Fig. 2. Example of an SEEG subject being morphed from the 3D Surface to the inflated model.

Three different visualizations of the same subject at different morphing steps. (A) Reconstructed and labeled surfaces, including implanted electrode locations. As can be seen here, without inflation, almost non of the implanted electrodes can be visualized as the gyrated surface hides them. As we inflate the surface, we can visualize electrodes recording sulcal activity. (B) Semi-transparent reconstructed cortical surface including implanted electrode trajectories. While a semi-transparent surface allows visualization of deeper electrodes, identifying the anatomical position of an implanted electrode is challenging. (C) In this view, the gyri are labeled in red, and the sulci are labeled in blue. As expected, in the uninflated view, no sulci are visible. (D) Visualization of visual fields from a lateral (top) and medial (bottom) view. Locations of electrodes within PHC1 (dark blue, top) and V1v (neon green, bottom) can only be identified after inflating the cortex.

In the second scenario, we use a semi-transparent surface to illustrate the issue of three-dimensional representations. While in this view (Figure 2 B), all electrodes are visible, without morphing, it is hard to determine their anatomical identity.

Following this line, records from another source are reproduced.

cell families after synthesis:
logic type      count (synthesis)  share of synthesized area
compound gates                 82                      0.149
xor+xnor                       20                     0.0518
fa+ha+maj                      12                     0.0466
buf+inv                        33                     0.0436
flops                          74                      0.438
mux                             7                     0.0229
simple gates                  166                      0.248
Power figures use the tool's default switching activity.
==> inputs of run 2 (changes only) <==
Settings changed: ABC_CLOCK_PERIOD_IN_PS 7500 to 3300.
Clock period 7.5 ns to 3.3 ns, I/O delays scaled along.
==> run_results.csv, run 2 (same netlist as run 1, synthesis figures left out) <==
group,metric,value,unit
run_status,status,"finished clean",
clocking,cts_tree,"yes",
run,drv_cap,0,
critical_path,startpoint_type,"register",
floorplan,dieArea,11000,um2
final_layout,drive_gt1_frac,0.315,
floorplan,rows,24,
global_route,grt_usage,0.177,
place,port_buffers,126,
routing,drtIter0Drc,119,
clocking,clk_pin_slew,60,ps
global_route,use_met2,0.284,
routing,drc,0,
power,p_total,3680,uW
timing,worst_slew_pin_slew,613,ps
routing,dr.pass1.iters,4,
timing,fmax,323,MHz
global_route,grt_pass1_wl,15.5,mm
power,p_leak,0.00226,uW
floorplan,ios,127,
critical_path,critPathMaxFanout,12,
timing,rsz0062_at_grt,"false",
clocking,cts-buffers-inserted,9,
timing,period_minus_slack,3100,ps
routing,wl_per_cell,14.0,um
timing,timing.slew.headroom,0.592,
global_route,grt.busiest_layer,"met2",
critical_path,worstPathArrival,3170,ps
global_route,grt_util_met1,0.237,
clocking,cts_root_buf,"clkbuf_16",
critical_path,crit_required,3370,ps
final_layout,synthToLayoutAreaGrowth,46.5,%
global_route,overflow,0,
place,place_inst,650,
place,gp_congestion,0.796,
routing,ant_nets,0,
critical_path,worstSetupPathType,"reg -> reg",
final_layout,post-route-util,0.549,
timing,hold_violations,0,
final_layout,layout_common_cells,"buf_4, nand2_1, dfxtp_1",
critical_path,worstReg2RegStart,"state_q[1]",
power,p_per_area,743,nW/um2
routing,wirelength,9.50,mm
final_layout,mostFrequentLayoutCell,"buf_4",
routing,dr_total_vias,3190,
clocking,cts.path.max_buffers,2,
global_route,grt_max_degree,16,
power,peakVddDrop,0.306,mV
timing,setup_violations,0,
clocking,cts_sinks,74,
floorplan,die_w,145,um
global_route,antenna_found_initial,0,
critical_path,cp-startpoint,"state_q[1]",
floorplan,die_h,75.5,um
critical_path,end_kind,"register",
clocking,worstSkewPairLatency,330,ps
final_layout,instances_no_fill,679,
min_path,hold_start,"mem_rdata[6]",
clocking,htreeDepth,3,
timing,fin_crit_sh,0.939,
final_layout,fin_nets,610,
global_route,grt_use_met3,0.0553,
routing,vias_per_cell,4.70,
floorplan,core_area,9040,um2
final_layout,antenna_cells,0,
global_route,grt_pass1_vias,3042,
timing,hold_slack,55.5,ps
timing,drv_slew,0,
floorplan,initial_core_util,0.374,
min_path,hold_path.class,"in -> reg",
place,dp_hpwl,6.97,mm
--- src/rtl/Adder8bit.sv ---
// 8-bit ripple-carry adder: s = a + b + c, carry out on co.
module Adder8bit (
  input  logic [7:0] a,
  input  logic [7:0] b,
  input  logic       c,
  output logic [7:0] s,
  output logic       co
);

  logic [8:0] carry;

  // Ripple the carry through eight full-adder stages.
  always_comb begin
    carry    = '0;
    s        = '0;
    carry[0] = c;
    for (int i = 0; i < 8; i++) begin
      s[i]         = a[i] ^ b[i] ^ carry[i];
      carry[i + 1] = (a[i] & b[i]) | (a[i] & carry[i]) | (b[i] & carry[i]);
    end
    co = carry[8];
  end

endmodule : Adder8bit

--- src/rtl/seq_mult8.sv ---
// Sequential unsigned shift-add multiplier: one partial-product step per clock
// through a shared 8-bit ripple adder, start/busy/done handshake.
module seq_mult8
  import seq_mult8_pkg::*;
#(
  parameter int unsigned WIDTH = MULT_W,
  parameter int unsigned CNT_W = 4
) (
  input  logic               clk,
  input  logic               rst,
  input  logic               start,
  input  logic [WIDTH-1:0]   a,
  input  logic [WIDTH-1:0]   b,
  output logic [2*WIDTH-1:0] product,
  output logic               busy,
  output logic               done
);

  state_e             state_q, state_d;
  logic [WIDTH-1:0]   m_q, m_d;
  logic [WIDTH-1:0]   acc_q, acc_d;
  logic [WIDTH-1:0]   q_q, q_d;
  logic [CNT_W-1:0]   count_q, count_d;
  logic [2*WIDTH-1:0] product_q, product_d;
  logic               busy_q, busy_d;
  logic               done_q, done_d;

  logic [WIDTH-1:0]   add_b_c;
  logic [WIDTH-1:0]   sum_c;
  logic               co_c;
  logic               last_step_c;

  // Addend is the multiplicand when the current multiplier LSB is set.
  assign add_b_c     = q_q[0] ? m_q : '0;
  assign last_step_c = (count_q == CNT_W'(WIDTH - 1));

  Adder8bit u_step_adder (
    .a  (acc_q),
    .b  (add_b_c),
    .c  (1'b0),
    .s  (sum_c),
    .co (co_c)
  );

  // State register.
  always_ff @(posedge clk) begin
    if (rst) state_q <= ST_IDLE;
    else     state_q <= state_d;
  end

  // Next-state, datapath next values and registered-output decode.
  always_comb begin
    state_d   = state_q;
    m_d       = m_q;
    acc_d     = acc_q;
    q_d       = q_q;
    count_d   = count_q;
    product_d = product_q;

    unique case (state_q)
      ST_IDLE: begin
        if (start) begin
          m_d     = a;
          q_d     = b;
          acc_d   = '0;
          count_d = '0;
          state_d = ST_RUN;
        end
      end
      ST_RUN: begin
        // Carry is shifted into acc MSB so no product bit is lost.
        {acc_d, q_d} = {co_c, sum_c, q_q[WIDTH-1:1]};
        count_d      = count_q + CNT_W'(1);
        if (last_step_c) begin
          product_d = {co_c, sum_c, q_q[WIDTH-1:1]};
          state_d   = ST_DONE;
        end
      end
      ST_DONE: begin
        state_d = ST_IDLE;
      end
      default: begin
        state_d = ST_IDLE;
      end
    endcase

    busy_d = (state_d != ST_IDLE);
    done_d = (state_d == ST_DONE);
  end

  // Datapath and output registers.
  always_ff @(posedge clk) begin
    if (rst) begin
      m_q       <= '0;
      acc_q     <= '0;
      q_q       <= '0;
      count_q   <= '0;
      product_q <= '0;
      busy_q    <= 1'b0;
      done_q    <= 1'b0;
    end else begin
      m_q       <= m_d;
      acc_q     <= acc_d;
      q_q       <= q_d;
      count_q   <= count_d;
      product_q <= product_d;
      busy_q    <= busy_d;
      done_q    <= done_d;
    end
  end

  assign product = product_q;
  assign busy    = busy_q;
  assign done    = done_q;

endmodule : seq_mult8

--- config.mk ---
export PLATFORM = sky130hd
export DESIGN_NAME = seq_mult8
export DESIGN_NICKNAME = d
export VERILOG_FILES = /design/src/rtl/seq_mult8_pkg.sv /design/src/rtl/Adder8bit.sv /design/src/rtl/seq_mult8.sv
export SDC_FILE = /design/constraint.sdc
export NUM_CORES = 1
export LEC_CHECK = 0
export BUFFER_PORTS_ARGS = -buffer_cell sky130_fd_sc_hd__buf_4
export CAP_MARGIN = 30
export CORE_MARGIN = 3
export CORE_UTILIZATION = 45
export CTS_BUF_LIST = sky130_fd_sc_hd__clkbuf_8
export DETAILED_ROUTE_END_ITERATION = 12
export PLACE_DENSITY = 0.68
export SLEW_MARGIN = 5
export SYNTH_ARGS = -nofsm -noshare
export SYNTH_HDL_FRONTEND = slang
export SYNTH_HIERARCHICAL = 1
export SYNTH_SLANG_ARGS = --single-unit
--- constraint.sdc ---
create_clock -name clk -period 5 [get_ports clk]
set_clock_uncertainty 0.1 [all_clocks]
set_input_delay 0.75 -clock clk [delete_from_list [all_inputs] [get_ports clk]]
set_output_delay 0.75 -clock clk [all_outputs]
set_load 0.02 [all_outputs]
===== src/rtl/templatized_alu_pkg.sv =====
// Shared types and constants for the ALU dispatch stage and its neighbours.
// Covers the unit indices, dispatch FSM states and response status codes.
package templatized_alu_pkg;

    localparam int NUM_UNITS  = 3;
    localparam int UNIT_ADD   = 2;
    localparam int UNIT_LOGIC = 1;
    localparam int UNIT_SHIFT = 0;

    typedef enum logic [2:0] {
        IDLE,
        DECODE,
        ISSUE,
        WAIT,
        RESP
    } dispatch_state_e;

    typedef enum logic [1:0] {
        ST_OK      = 2'b00,
        ST_ILLEGAL = 2'b01,
        ST_TIMEOUT = 2'b10
    } status_e;

    // True when exactly one unit is enabled.
    function automatic logic is_onehot(input logic [NUM_UNITS-1:0] v);
        return (v != '0) && ((v & (v - 1'b1)) == '0);
    endfunction

endpackage


===== src/rtl/templatized_alu_dispatch_timer.sv =====
// Saturating cycle counter used to bound how long a functional unit may run.
// The expired flag is high while the count equals TIMEOUT_CYCLES.
module templatized_alu_dispatch_timer #(
    parameter int TIMEOUT_CYCLES = 16
) (
    input  logic clk,
    input  logic rst_n,
    input  logic clr,
    input  logic en,
    output logic expired
);

    localparam int TW = $clog2(TIMEOUT_CYCLES + 1);
    localparam logic [TW-1:0] MAX_COUNT = TW'(TIMEOUT_CYCLES);

    logic [TW-1:0] count;

    always_ff @(posedge clk or negedge rst_n) begin
        if (!rst_n) begin
            count <= '0;
        end else if (clr) begin
            count <= '0;
        end else if (en && (count != MAX_COUNT)) begin
            count <= count + 1'b1;
        end
    end

    assign expired = (count == MAX_COUNT);

endmodule


===== src/rtl/templatized_alu_dispatch.sv =====
// Issue stage in front of the ALU functional units: accepts one request, launches
// the unit chosen by the control block, waits for it (bounded) and returns a response.
module templatized_alu_dispatch
    import templatized_alu_pkg::*;
#(
    parameter int WIDTH          = 32,
    parameter int TIMEOUT_CYCLES = 16
) (
    input  logic                       clk,
    input  logic                       rst_n,
    input  logic                       in_valid,
    output logic                       in_ready,
    input  logic [2:0]                 in_op_code,
    input  logic [WIDTH-1:0]           in_a,
    input  logic [WIDTH-1:0]           in_b,
    output logic [2:0]                 ctrl_op_code,
    input  logic [NUM_UNITS-1:0]       ctrl_en,
    output logic [NUM_UNITS-1:0]       unit_start,
    output logic [2:0]                 unit_op_code,
    output logic [WIDTH-1:0]           unit_a,
    output logic [WIDTH-1:0]           unit_b,
    input  logic [NUM_UNITS-1:0]       unit_done,
    input  logic [NUM_UNITS*WIDTH-1:0] unit_result,
    output logic                       out_valid,
    input  logic                       out_ready,
    output logic [WIDTH-1:0]           out_result,
    output logic [1:0]                 out_status
);

    dispatch_state_e        state, state_nxt;
    logic [2:0]             op_r;
    logic [WIDTH-1:0]       a_r, b_r;
    logic [NUM_UNITS-1:0]   sel_r;
    logic [WIDTH-1:0]       sel_result;
    logic                   done_sel;
    logic                   en_legal;
    logic                   timer_clr, timer_en, timer_expired;

    templatized_alu_dispatch_timer #(
        .TIMEOUT_CYCLES(TIMEOUT_CYCLES)
    ) u_timer (
        .clk     (clk),
        .rst_n   (rst_n),
        .clr     (timer_clr),
        .en      (timer_en),
        .expired (timer_expired)
    );

    assign en_legal = is_onehot(ctrl_en);
    assign done_sel = |(unit_done & sel_r);

    // sel_r is one-hot, so OR-ing the masked slices yields the selected result.
    always_comb begin
        sel_result = '0;
        for (int i = 0; i < NUM_UNITS; i++) begin
            if (sel_r[i]) begin
                sel_result = sel_result | unit_result[i*WIDTH +: WIDTH];
            end
        end
    end

    always_ff @(posedge clk or negedge rst_n) begin
        if (!rst_n) begin
            state <= IDLE;
        end else begin
            state <= state_nxt;
        end
    end

    // Timer is zero in DECODE and steps to 1 on entry to ISSUE, so it counts
    // cycles spent waiting with ISSUE as cycle 1. Done is checked before expiry.
    always_comb begin
        state_nxt = state;
        timer_clr = 1'b0;
        timer_en  = 1'b0;
        case (state)
            IDLE: begin
                timer_clr = 1'b1;
                if (in_valid) begin
                    state_nxt = DECODE;
                end
            end
            DECODE: begin
                if (en_legal) begin
                    state_nxt = ISSUE;
                    timer_en  = 1'b1;
                end else begin
                    state_nxt = RESP;
                end
            end
            ISSUE, WAIT: begin
                if (done_sel || timer_expired) begin
                    state_nxt = RESP;
                end else begin
                    state_nxt = WAIT;
                    timer_en  = 1'b1;
                end
            end
            RESP: begin
                if (out_ready) begin
                    state_nxt = IDLE;
                end
            end
            default: state_nxt = IDLE;
        endcase
    end

    always_ff @(posedge clk or negedge rst_n) begin
        if (!rst_n) begin
            op_r       <= '0;
            a_r        <= '0;
            b_r        <= '0;
            sel_r      <= '0;
            out_result <= '0;
            out_status <= ST_OK;
        end else begin
            case (state)
                IDLE: begin
                    if (in_valid) begin
                        op_r <= in_op_code;
                        a_r  <= in_a;
                        b_r  <= in_b;
                    end
                end
                DECODE: begin
                    if (en_legal) begin
                        sel_r <= ctrl_en;
                    end else begin
                        out_result <= '0;
                        out_status <= ST_ILLEGAL;
                    end
                end
                ISSUE, WAIT: begin
                    if (done_sel) begin
                        out_result <= sel_result;
                        out_status <= ST_OK;
                    end else if (timer_expired) begin
                        out_result <= '0;
                        out_status <= ST_TIMEOUT;
                    end
                end
                default: ;
            endcase
        end
    end

    assign in_ready     = (state == IDLE);
    assign out_valid    = (state == RESP);
    assign unit_start   = (state == ISSUE) ? sel_r : '0;
    assign ctrl_op_code = op_r;
    assign unit_op_code = op_r;
    assign unit_a       = a_r;
    assign unit_b       = b_r;

endmodule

Representing the same subject but color-code sulci and gyri helps illustrate the issue of identifying recording locations buried within the sulci. As expected, sulci cannot be visualized without morphing, and electrodes recording activity within these sulci cannot be observed (Figure 2 C).

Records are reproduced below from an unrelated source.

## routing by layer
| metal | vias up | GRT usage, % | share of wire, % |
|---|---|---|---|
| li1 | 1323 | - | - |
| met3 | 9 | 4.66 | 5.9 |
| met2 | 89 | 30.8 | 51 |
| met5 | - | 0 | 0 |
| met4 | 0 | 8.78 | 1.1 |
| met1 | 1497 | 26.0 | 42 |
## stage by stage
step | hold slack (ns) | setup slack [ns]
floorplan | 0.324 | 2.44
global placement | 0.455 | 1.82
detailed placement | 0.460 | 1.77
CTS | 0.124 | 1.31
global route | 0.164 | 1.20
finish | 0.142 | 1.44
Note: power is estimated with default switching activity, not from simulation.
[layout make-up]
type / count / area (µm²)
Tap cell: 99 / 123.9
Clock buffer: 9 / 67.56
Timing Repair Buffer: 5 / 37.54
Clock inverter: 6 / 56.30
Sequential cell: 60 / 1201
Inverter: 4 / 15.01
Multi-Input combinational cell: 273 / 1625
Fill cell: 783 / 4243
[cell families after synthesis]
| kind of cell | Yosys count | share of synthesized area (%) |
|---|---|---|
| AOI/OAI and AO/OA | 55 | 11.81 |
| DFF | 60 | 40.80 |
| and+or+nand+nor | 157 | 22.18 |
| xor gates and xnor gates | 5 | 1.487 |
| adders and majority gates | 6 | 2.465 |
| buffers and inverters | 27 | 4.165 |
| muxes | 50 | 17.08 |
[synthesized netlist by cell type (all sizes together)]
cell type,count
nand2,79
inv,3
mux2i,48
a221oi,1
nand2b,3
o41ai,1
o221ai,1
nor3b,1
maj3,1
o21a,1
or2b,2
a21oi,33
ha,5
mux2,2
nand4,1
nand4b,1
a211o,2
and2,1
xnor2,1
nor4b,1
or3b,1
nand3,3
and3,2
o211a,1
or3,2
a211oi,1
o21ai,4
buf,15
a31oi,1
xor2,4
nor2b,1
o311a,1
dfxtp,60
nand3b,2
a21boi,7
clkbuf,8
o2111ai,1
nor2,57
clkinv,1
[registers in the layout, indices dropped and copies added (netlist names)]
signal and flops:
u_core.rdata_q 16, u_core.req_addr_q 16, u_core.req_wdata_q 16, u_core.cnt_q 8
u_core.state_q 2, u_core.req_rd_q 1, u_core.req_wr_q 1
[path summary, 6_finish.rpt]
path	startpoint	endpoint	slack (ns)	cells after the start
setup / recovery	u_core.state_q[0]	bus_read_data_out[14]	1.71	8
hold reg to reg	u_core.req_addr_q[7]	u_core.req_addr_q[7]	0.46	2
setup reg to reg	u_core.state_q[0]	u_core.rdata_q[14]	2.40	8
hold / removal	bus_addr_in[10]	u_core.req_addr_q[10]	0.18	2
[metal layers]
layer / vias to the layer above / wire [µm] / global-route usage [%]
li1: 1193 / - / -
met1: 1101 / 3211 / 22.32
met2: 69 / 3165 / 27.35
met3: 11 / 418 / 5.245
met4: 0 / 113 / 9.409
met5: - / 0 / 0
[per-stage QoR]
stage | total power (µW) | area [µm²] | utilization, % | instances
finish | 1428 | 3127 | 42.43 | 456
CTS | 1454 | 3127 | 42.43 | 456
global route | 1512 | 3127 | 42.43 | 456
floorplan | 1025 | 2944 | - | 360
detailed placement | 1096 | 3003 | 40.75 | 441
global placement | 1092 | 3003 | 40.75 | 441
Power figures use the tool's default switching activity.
[src/rtl/writeback_arbiter_pkg.sv]
// Shared write-back definitions: register-file geometry and the long-result queue entry.
package writeback_arbiter_pkg;

    localparam int REG_W    = 5;
    localparam int DATA_W   = 32;
    localparam int NUM_REGS = 32;

    // One queued long-latency result: destination register plus its value.
    typedef struct packed {
        logic [REG_W-1:0]  dest;
        logic [DATA_W-1:0] data;
    } wb_entry_t;

    // Register $0 is hard-wired to zero and is never written or tracked.
    function automatic logic is_zero_reg(input logic [REG_W-1:0] r);
        return (r == '0);
    endfunction

endpackage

Lastly, we overlapped the sulcus map with visual field areas identified via the neuropythy package [14]. Without the inflated model, identifying the electrodes which are probable to record activity from V1v (neon green) and PHC1 (dark blue) would not be possible (Figure 2 D).

IV. CONCLUSIONS

Here we present a novel method to visualize the relationship between electrode locations and their anatomical recording location for patients implanted with SEEG electrodes.

The shift from ECoG to SEEG has opened up new clinical and research opportunities but also requires us to rethink the methods we use to visualize and analyze said activity. These opportunities span a wide range of active research areas, all of which will benefit from the additional information provided by SEEG.

One of these active research areas investigates the temporal dynamics of auditory processing. While some research suggests a caudal to rostral spread of cortical activity during auditory information processing, others refute this hypothesis [15], [16], [17]. However, evidence for this hypothesis of human auditory processing in humans was primarily investigated via ECoG grids, which do not record sulcal activity. SEEG activity, combined with the presented visualization method, might elucidate current debates by taking to account the complex underlying cytoarchitectural differences between sulci and gyri in the auditory cortex [18].

Similarly, visual processing is distributed smoothly across specific gyral and sulcal locations [19], [20], [21]. Therefore, knowledge of the location of a recording electrode is of paramount importance.

And lastly, the proposed visualization could help understand the underlying mechanism of traveling waves. These spatially organized electrophysiological patterns have been identified as essential patterns, organizing information flow across the cortex[22], [23], [24], [25]. However, the idea of traveling waves is based on a flat cortical surface on which the wave propagates, necessitating an inflated brain model to examine traveling waves truthfully.